February 21, 2024 6 mins. read Ivo Rusev

Ontotext GraphDB stands out as a high-performing and scalable graph database, boasting robust RDF and SPARQL capabilities. However, once the decision is made to integrate GraphDB into your system, the crucial question arises:

What is the proper deployment strategy?

The answer to this question hinges on many variables, and while there is no one-size-fits-all solution, there are general guidelines that can be followed based on your specific requirements. And because often GraphDB is deployed as a business-critical system, such a scenario requires you to set up a high-availability cluster.

This article will focus on the details of setting up a GraphDB cluster, shedding light on the different options based on the intended deployment environment. While the official GraphDB documentation provides comprehensive coverage of this topic, this article aims to offer additional insights and practical hints to improve your deployment experience.

GraphDB Cluster

The GraphDB cluster ensures high availability through data replication among its nodes. A minimum of three nodes is required for a high availability cluster. Scaling beyond three nodes enhances fault tolerance, making the cluster more resilient to potential disruptions and also performance.

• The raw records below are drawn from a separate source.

File: src/rtl/store_pkg.sv
// Shared encodings for the S-type store sequencer: opcodes, funct3 values,
// fault cause codes and FSM state type.
package store_pkg;

  localparam logic [6:0] OP_STORE = 7'b0100011;

  localparam logic [2:0] F3_SB = 3'b000;
  localparam logic [2:0] F3_SH = 3'b001;
  localparam logic [2:0] F3_SW = 3'b010;

  localparam logic [1:0] CAUSE_NONE     = 2'b00;
  localparam logic [1:0] CAUSE_ILLEGAL  = 2'b01;
  localparam logic [1:0] CAUSE_MISALIGN = 2'b10;
  localparam logic [1:0] CAUSE_TIMEOUT  = 2'b11;

  typedef enum logic [2:0] {
    StIdle,
    StDecode,
    StExec,
    StMem,
    StResp
  } state_e;

  function automatic logic is_store_f3(input logic [2:0] f3);
    return (f3 == F3_SB) || (f3 == F3_SH) || (f3 == F3_SW);
  endfunction

endpackage

File: src/rtl/store_lane_align.sv
// Combinational byte-lane steering for SB/SH/SW: positions store data on the
// addressed lanes, builds byte enables and flags misaligned accesses.
module store_lane_align
  import store_pkg::*;
(
  input  logic [2:0]  i_funct3,
  input  logic [1:0]  i_addr_lo,
  input  logic [31:0] i_rs2,
  output logic [31:0] o_wdata,
  output logic [3:0]  o_be,
  output logic        o_misaligned
);

  always_comb begin
    o_wdata      = '0;
    o_be         = '0;
    o_misaligned = 1'b0;
    case (i_funct3)
      F3_SB: begin
        o_be    = 4'b0001 << i_addr_lo;
        o_wdata = {24'b0, i_rs2[7:0]} << {i_addr_lo, 3'b000};
      end
      F3_SH: begin
        o_be         = i_addr_lo[1] ? 4'b1100 : 4'b0011;
        o_wdata      = i_addr_lo[1] ? {i_rs2[15:0], 16'b0} : {16'b0, i_rs2[15:0]};
        o_misaligned = i_addr_lo[0];
      end
      F3_SW: begin
        o_be         = 4'b1111;
        o_wdata      = i_rs2;
        o_misaligned = |i_addr_lo;
      end
      default: ;
    endcase
  end

endmodule
**config.mk**
```make
export PLATFORM = sky130hd
export DESIGN_NAME = dio24_led_sched
export DESIGN_NICKNAME = d
export VERILOG_FILES = /design/src/rtl/dio24_led_sched.sv
export SDC_FILE = /design/constraint.sdc
export NUM_CORES = 1
export LEC_CHECK = 0
export ABC_AREA = 1
export BUFFER_PORTS_ARGS = -buffer_cell sky130_fd_sc_hd__buf_4
export CORE_MARGIN = 3
export CORE_UTILIZATION = 45
export CTS_BUF_LIST = sky130_fd_sc_hd__clkbuf_8
export DETAILED_ROUTE_END_ITERATION = 10
export MAX_ROUTING_LAYER = met4
export PLACE_DENSITY = 0.63
export SLEW_MARGIN = 10
export SYNTH_ARGS = -nofsm -noshare
export SYNTH_HDL_FRONTEND = slang
export SYNTH_SLANG_ARGS = --single-unit
export TNS_END_PERCENT = 30
```
**constraint.sdc**
```tcl
create_clock -name clk -period 3.7 [get_ports clk]
set_clock_uncertainty 0.05 [all_clocks]
set_input_delay 0.37 -clock clk [delete_from_list [all_inputs] [get_ports clk]]
set_output_delay 0.37 -clock clk [all_outputs]
set_load 0.005 [all_outputs]
```
**src/rtl/dio24_led_sched.sv**
```systemverilog
// dio24_led_sched: per-LED priority arbiter with a minimum display time, feeding the LED dimmer controls.
// The optional lamp-test override is compiled in when LED_SCHED_LAMP_TEST_EN is defined.
module dio24_led_sched #(
    parameter int NUM_LEDS    = 2,
    parameter int NUM_REQ     = 4,
    parameter int HOLD_COUNT  = 2**24,
    parameter int TEST_CYCLES = 2**26,
    localparam int IDW = (NUM_REQ > 1) ? $clog2(NUM_REQ) : 1,
    localparam int HCW = $clog2(HOLD_COUNT + 1)
) (
    input  logic                    clk,
    input  logic                    reset,
    input  logic [NUM_REQ-1:0]      req_valid,
    input  logic [NUM_REQ*NUM_LEDS-1:0] req_mask,
    input  logic [NUM_REQ*5-1:0]    req_pat,
    input  logic                    lamp_test,
    output logic [NUM_LEDS-1:0]     leds_in,
    output logic [NUM_LEDS-1:0]     leds_bright,
    output logic [NUM_LEDS-1:0]     leds_blink,
    output logic [NUM_LEDS-1:0]     leds_high,
    output logic [NUM_LEDS-1:0]     leds_inv,
    output logic [NUM_LEDS-1:0]     grant_valid,
    output logic [NUM_LEDS*IDW-1:0] grant_id,
    output logic                    test_active,
    output logic [2*NUM_LEDS-1:0]   fsm_state
);

    // Requests are level-held: a requester is served while req_valid and its mask bit are high;
    // there is no ready/acknowledge, ownership is reported only through grant_valid/grant_id.
    typedef enum logic [1:0] {S_IDLE = 2'd0, S_HOLD = 2'd1, S_FOLLOW = 2'd2} state_t;

    logic [NUM_LEDS-1:0] pat_on, pat_bright, pat_blink, pat_high, pat_inv;

    for (genvar k = 0; k < NUM_LEDS; k++) begin : g_led
        logic           cand_valid;
        logic [IDW-1:0] cand_id;
        logic [4:0]     cand_pat;
        logic           preempt, owner_live, hold_busy, do_grant;
        state_t         state_q;
        logic [IDW-1:0] owner_q;
        logic [HCW-1:0] hcnt_q;
        logic [4:0]     pat_q;

        always_comb begin
            cand_valid = 1'b0;
            cand_id    = '0;
            cand_pat   = '0;
            for (int r = NUM_REQ - 1; r >= 0; r--) begin
                if (req_valid[r] && req_mask[r*NUM_LEDS + k]) begin
                    cand_valid = 1'b1;
                    cand_id    = IDW'(r);
                    cand_pat   = req_pat[r*5 +: 5];
                end
            end
        end

        assign preempt    = cand_valid && (cand_id < owner_q);
        assign owner_live = cand_valid && (cand_id == owner_q);
        assign hold_busy  = (state_q == S_HOLD) && (hcnt_q != '0);
        // When the hold expires the FOLLOW decision is taken on the same edge, so the
        // display lasts exactly HOLD_COUNT cycles before a non-preemptive change.
        assign do_grant   = cand_valid &&
                            ((state_q == S_IDLE) || preempt || (!hold_busy && !owner_live));

        always_ff @(posedge clk) begin
            if (reset) begin
                state_q <= S_IDLE;
                owner_q <= '0;
                hcnt_q  <= '0;
                pat_q   <= '0;
            end else if (do_grant) begin
                state_q <= S_HOLD;
                owner_q <= cand_id;
                pat_q   <= cand_pat;
                hcnt_q  <= HCW'(HOLD_COUNT - 1);
            end else if (state_q == S_IDLE) begin
                pat_q   <= '0;
            end else if (hold_busy) begin
                hcnt_q  <= hcnt_q - HCW'(1);
                if (owner_live) pat_q <= cand_pat;
            end else if (owner_live) begin
                state_q <= S_FOLLOW;
                pat_q   <= cand_pat;
            end else begin
                state_q <= S_IDLE;
                owner_q <= '0;
                pat_q   <= '0;
            end
        end

        assign pat_on[k]             = pat_q[4];
        assign pat_bright[k]         = pat_q[3];
        assign pat_blink[k]          = pat_q[2];
        assign pat_high[k]           = pat_q[1];
        assign pat_inv[k]            = pat_q[0];
        assign grant_valid[k]        = (state_q != S_IDLE);
        assign grant_id[k*IDW +: IDW] = owner_q;
        assign fsm_state[2*k +: 2]   = state_q;
    end

`ifdef LED_SCHED_LAMP_TEST_EN
    localparam int TCW = $clog2(TEST_CYCLES + 1);
    logic           lt_q;
    logic           test_q;
    logic [TCW-1:0] tcnt_q;

    always_ff @(posedge clk) begin
        if (reset) begin
            lt_q   <= 1'b0;
            test_q <= 1'b0;
            tcnt_q <= '0;
        end else begin
            lt_q <= lamp_test;
            if (lamp_test && !lt_q) begin
                test_q <= 1'b1;
                tcnt_q <= TCW'(TEST_CYCLES - 1);
            end else if (test_q) begin
                if (tcnt_q == '0) test_q <= 1'b0;
                else              tcnt_q <= tcnt_q - TCW'(1);
            end
        end
    end

    assign test_active = test_q;
`else
    logic lamp_test_unused;
    assign lamp_test_unused = lamp_test;
    assign test_active      = 1'b0;
`endif

    assign leds_in     = test_active ? '1 : pat_on;
    assign leds_bright = test_active ? '1 : pat_bright;
    assign leds_high   = test_active ? '1 : pat_high;
    assign leds_blink  = test_active ? '0 : pat_blink;
    assign leds_inv    = test_active ? '0 : pat_inv;

endmodule
```
Word level (Yosys, flattened, before mapping)
Index checks and enable logic that the tools add are counted.
W data, S select, Z words.

operators by class
  add/subtract/negate cells = 2
  multiplexer cells = 56
  order comparisons = 2
  equality and inequality tests = 12
  bitwise gates (word level) = 4
  reductions and logical operators = 46

operator list
  kind                     number
  $mux W24                 6
  $mux W5                  18
  $reduce_bool A25 Y1      2
  $sub A25 B1 Y25 const B  2
  $mux W2                  18
  $logic_and A1 B1 Y1      18
  $reduce_and A2 Y1        8
  $mux W1                  14
  $ne A2 B1 Y1 const B     4
  $ne A4 B2 Y1 const B     2
  $reduce_bool A2 Y1       4
  $reduce_and A3 Y1        2
  $eq A2 B1 Y1 const B     2
  $eq A2 B2 Y1             2
  $logic_not A1 Y1         4
  $logic_not A2 Y1         2
  $logic_or A1 B1 Y1       4
  $lt A2 B2 Y1             2
  $ne A2 B2 Y1 const B     2
  $not A1 Y1               4
  $reduce_or A2 Y1         2

word-level totals
  logic and storage cells = 134
  flip-flop bits (word level) = 68

Depth between registers and ports, before layout
Gate-level depths: netlist of the first run.

  depth after elaboration = 13
  depth in mapped cells = 15
  gate-level depth less buffers = 14

Worst setup path after synthesis of the first run
Ideal clock, no wire load.

  path kind = input to register
  start point = in req_valid[1]
  end point = reg g_led[0].pat_q[0]
  library setup time = 114 ps
  data arrival time = 1968 ps
  path slack = 1568 ps
  path buffers = 1
  stages = 11
  path through = nand2_1 clkbuf_1 inv_1 nor3_1 ha_1 a21oi_1 nor2_1 o211ai_2 nand2_1 nand2_1 nor2_1

on the way
  longest elaborated chain between the ends = 10
  elaborated cells on any way between the ends = 22
  those cells by class = 1 x order compare; 2 x eq/ne; 11 x mux; 8 x reduce/logical

ends and longest elaborated chain
  what                                                      line  source
  start, declared                                           13    input logic [NUM_REQ-1:0] req_valid,
  $logic_and A1 B1 Y1 (*)                                   49    if (req_valid[r] && req_mask[r*NUM_LEDS + k]) begin
  $mux W2 (2 in series)                                     49
  $eq A2 B2 Y1                                              58    assign owner_live = cand_valid && (cand_id == owner_q);
  $logic_and A1 B1 Y1                                       58
  $logic_not A1 Y1                                          63    ((state_q == S_IDLE) || preempt || (!hold_busy && !owner_live));
  $logic_and A1 B1 Y1                                       63
  $logic_or A1 B1 Y1                                        63
  $logic_and A1 B1 Y1                                       62    assign do_grant = cand_valid &&
  $ne A4 B2 Y1 (no source line) or $mux W5 (tied branches)  n/a
  end signal, assigned                                      74    pat_q <= cand_pat;
  end signal, assigned                                      80    if (owner_live) pat_q <= cand_pat;
  end signal, assigned                                      83    pat_q <= cand_pat;
  end, declared                                             42    logic [4:0] pat_q;

Every way passes the cells marked *; elsewhere a longest branch is shown, timed or not. The select of a mux whose other input is x is not followed.
A chain may end at the register's enable or synchronous reset.

Worst setup path after layout of the first run
  start point = in req_valid[2]
  end point = reg g_led[0].hcnt_q[18]

on the way
  longest elaborated chain between the ends = 12
  elaborated cells on any way between the ends = 20
  those cells by class = 1 x order compare; 2 x eq/ne; 7 x mux; 10 x reduce/logical

ends and longest elaborated chain
  what                                                                 line  source
  $logic_and A1 B1 Y1 (*)                                              49
  $mux W2 (3 in series)                                                49
  $eq A2 B2 Y1                                                         58
  $logic_and A1 B1 Y1                                                  58
  $logic_not A1 Y1                                                     63
  $logic_and A1 B1 Y1                                                  63
  $logic_or A1 B1 Y1                                                   63
  $logic_and A1 B1 Y1 (*)                                              62
  $ne A2 B2 Y1 (no source line) or $reduce_bool A2 Y1 (tied branches)  n/a
  $reduce_and A2 Y1 (no source line)                                   n/a
  end signal, assigned                                                 75    hcnt_q <= HCW'(HOLD_COUNT - 1);
  end signal, assigned                                                 79    hcnt_q <= hcnt_q - HCW'(1);
  end, declared                                                        41    logic [HCW-1:0] hcnt_q;

Every way passes the cells marked *; elsewhere a longest branch is shown, timed or not.

==> results of run 1 <==
-- flip-flops by register name, summed over array words and instances, names as in the netlist --
register / cells
g_led.owner_q: 4
g_led.hcnt_q: 50
g_led.pat_q: 10
g_led.state_q: 4
-- final timing paths --
path	from	endpoint	slack (ns)	depth (start not counted)
worst max-delay path	req_valid[2]	g_led[0].hcnt_q[18]	1.16	14
worst min-delay path	req_pat[2]	g_led[1].pat_q[2]	0.36	5
worst max register to register	g_led[0].hcnt_q[0]	g_led[0].hcnt_q[18]	1.47	15
worst min register to register	g_led[1].pat_q[1]	g_led[1].pat_q[1]	0.44	2
-- worst reg2reg max path: cells and delay by family, from the launching register on --
kind	cells	cell delay (ns)
and+or+nand+nor	9	0.97
buffers and inverters	4	0.44
AOI/OAI and AO/OA	1	0.12
DFF	1	0.35
adders and majority gates	1	0.20
-- cells by family after synthesis --
group	count (synthesis)	share of synthesized area, %
xor gates and xnor gates	38	8.26
and+or+nand+nor	327	35.4
DFF	68	33.8
AOI/OAI and AO/OA	84	11.4
other	1	0.0931
adders and majority gates	8	2.49
buffers and inverters	81	8.54
-- layout by cell type, fill, tap and decap left out, types with 3 or more instances in the layout --
cell                       instances
sky130_fd_sc_hd__inv_1            58
sky130_fd_sc_hd__dfxtp_1          68
sky130_fd_sc_hd__nand2_1         123
sky130_fd_sc_hd__nand3_2           3
sky130_fd_sc_hd__buf_4            54
sky130_fd_sc_hd__o22ai_1          10
sky130_fd_sc_hd__clkbuf_8          9
sky130_fd_sc_hd__nor2_1          122
sky130_fd_sc_hd__ha_1              8
sky130_fd_sc_hd__nor2_2            7
sky130_fd_sc_hd__nand3_1          28
sky130_fd_sc_hd__a21oi_1          45
sky130_fd_sc_hd__nand4_1          12
sky130_fd_sc_hd__nand2_2           9
sky130_fd_sc_hd__nand3b_1          4
sky130_fd_sc_hd__xnor2_1          12
sky130_fd_sc_hd__or2_2             3
sky130_fd_sc_hd__xor2_1           26
sky130_fd_sc_hd__nor3_1            8
sky130_fd_sc_hd__o21ai_0          21
-- power groups by stage --
stage	logic, W	registers [W]	clock network [W]
after detailed placement	0.000558	0.000919	0
final	0.000555	0.000903	0.000688
after global placement	0.000545	0.000918	0
after global routing	0.000637	0.000917	0.000741
after CTS	0.000561	0.000904	0.000708
after floorplan	0.000421	0.000904	0
-- metal layers --
metal | share of wire, % | track usage (%) | wire length [um] | up-vias
met2 | 49 | 34.2 | 4760 | 70
met1 | 45 | 25.2 | 4390 | 1747
met4 | 1.8 | 7.05 | 178 | 0
li1 | - | - | - | 2022
met5 | 0 | - | 0 | -
met3 | 3.5 | 3.60 | 337 | 14
-- stage by stage --
stage	cell area [um^2]	utilization [%]	hold WS [ns]	total power, W	std cells
global placement	4450	52.5	0.417	0.00146	745
global route	4670	55.2	0.413	0.00230	761
CTS	4670	55.2	0.348	0.00217	761
finish	4670	55.2	0.359	0.00215	761
detailed placement	4450	52.5	0.430	0.00148	745
floorplan	4030	-	0.405	0.00132	607
-- area by class of cell --
| class | instances | area (um^2) |
|---|---|---|
| Sequential cell | 68 | 1360 |
| Clock inverter | 7 | 98.8 |
| Multi-Input combinational cell | 458 | 2320 |
| Clock buffer | 9 | 124 |
| Timing Repair Buffer | 54 | 405 |
| Fill cell | 857 | 3800 |
| Tap cell | 105 | 131 |
| Inverter | 60 | 225 |
==> impl_metrics.json, run 1 <==
{
  "status": "finished, final reports clean",
  "critical_path.most_common_cell": "sky130_fd_sc_hd__nand2_2",
  "count_of_synthesis_stage_warnings_from_yosys": 0,
  "die_width_um": 101,
  "synth_enable_flop_cells": 0,
  "synth_area_leader_cell": "sky130_fd_sc_hd__dfxtp_1",
  "post_cts_hold_buffer_count": 0,
  "drt_first_pass_iters": 4,
  "detailedRoute.firstIterationViolations": 175,
  "synth_ff_type": "sky130_fd_sc_hd__dfxtp_1",
  "synth.top_cell.area_share_pct": 33.8,
  "vias": 3853,
  "grt_max_degree": 52,
  "maxCapViolations": 0,
  "cell_at_the_root_of_the_clock_tree": "sky130_fd_sc_hd__clkbuf_8",
  "routed_wire_length_per_instance_um": 12.7,
  "worst_setup_ep_type": "flip-flop",
  "synth_most_common_cell": "sky130_fd_sc_hd__nand2_1",
  "grt_pass1_wl_um": 16700,
  "cp_bufs_invs": 4,
  "grt_setup_unrepaired": "false",
  "crit_chain": "buf_4 > nand2_1 > nand3_1 > a21oi_1 > inv_1 > ha_1 > nand3_1 > nand2_2 > nand2_2 > nand2_2 > buf_4 > nand2_1 > o21ai_1 > inv_1",
  "critical_path.top_delay_family": "simple AND/OR/NAND/NOR gates",
  "fp.dieArea_mm2": 0.0101,
  "wirelength_routed_um": 9670,
  "final-setup-viol-count": 0,
  "critical_path_class": "primary input to flip-flop",
  "setup_total_negative_slack_ns": 0,
  "synth.cell_area_mm2": 0.00403,
  "fmax_ghz": 0.393,
  "max-slew-margin-rel_pct": 57.3,
  "tritoncts.num_buffers": 9,
  "powerDensity_mw_per_mm2": 460,
  "clockBufferDepth": 2,
  "slew_violations": 0,
  "critical_path.slowest_cell": "sky130_fd_sc_hd__nand2_2",
  "pwr-share-clk_pct": 32.0,
  "finalCritPeriodShare_pct": 68.7,
  "list_of_most_frequent_post_synthesis_cells": "sky130_fd_sc_hd__nand2_1, sky130_fd_sc_hd__nor2_1, sky130_fd_sc_hd__dfxtp_1, sky130_fd_sc_hd__inv_1, sky130_fd_sc_hd__a21oi_1",
  "sw_frac_of_total_pct": 33.5,
  "ys_ff_latch": 68,
  "postCtsSetupBuffers": 0,
  "post_detailed_route_drc_marker_count": 0,
  "finalCriticalPeriod_ns": 2.54,
  "vdd.ir_drop.worst_v": 0.000236,
  "num-nets-final": 694,
  "final_hold_fails": 0,
  "asyncSetResetFlopFracSynth_pct": 0,
  "n_antenna_cell": 0,
  "p_comb_share_pct": 25.9,
  "drive_gt1_share_pct": 15.4,
  "tritoncts_clock_tree": "yes",
  "max_slew.worst_pin.slew_ns": 0.640,
  "vias_in_the_first_global_route": 3697,
  "p_seq_share_pct": 42.1,
  "synthCells": 607,
  "areaGrowthSynthToFinish_pct": 15.9,
  "post-dp-hpwl_um": 6890,
  "power_leakage_nw": 2.16,
  "vias_per_cell": 5.06,
  "floorplan.initialDensity_pct": 47.6,
  "grt_antenna_before_repair": 0,
  "htree_num_levels": 3,
  "postRouteAntennaNets": 0,
  "core.rowCount": 33,
  "timing.critical_path.from_type": "primary input",
  "wp_data_arrival_ns": 2.74,
  "crit_path_max_fanout": 24,
  "buffer_ports.inserted": 53,
  "dieHeight_um": 101,
  "place_ws_ns": 0.793,
  "slowest_delay_ns": 0.38,
  "timing.critical_path.required_ns": 3.89,
  "yosys.cell_types.count": 37,
  "syn_avg_cell_area_um2": 6.64,
  "cts_repair_resize_count": 0,
  "p_sw_w": 0.000720,
  "finalWeightedCongestion": 0.844,
  "clock-sinks": 68,
  "io_pins": 56,
  "timing.final.ws_setup_ns": 1.16,
  "clk-insertion-delay-late_ns": 0.34,
  "grt.total_usage_pct": 20.6,
  "min_delay_path_class": "primary input to flip-flop",
  "clkTransAtPathRegs_ns": 0.08,
  "p_int_w": 0.00143,
  "synth.area.top_cells": "sky130_fd_sc_hd__dfxtp_1, sky130_fd_sc_hd__nand2_1, sky130_fd_sc_hd__nor2_1",
  "syn_nets": 650,
  "globalRouteOverflowTotal": 0,
  "fp.coreArea_mm2": 0.00846,
  "ys_seq_area_share_pct": 33.8
}
Note: power is estimated with default switching activity, not from simulation.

To better understand how many nodes we should use, we need to get to know some basic GraphDB cluster terminology. We will start with the types of the cluster nodes.

Server Nodes

Within the GraphDB high availability cluster, there are two types of nodes: a leader and multiple followers. Both types function as regular GraphDB instances, allowing users to use the GraphDB Workbench or API for tasks like querying, modifying data, and adjusting settings. Despite their external similarity, it’s important to note that they operate with slight internal differences.

Leader Node

The leader node plays a key role as a load balancer for the client requests. So when a client request reaches a follower it gets redirected to the leader. The leader handles incoming requests differently where its approach varies based on the type of client request — whether it’s a read or a write. Read requests are redirected to and executed by the node with the lowest load. Write requests are executed only on the leader, because only it is allowed to write.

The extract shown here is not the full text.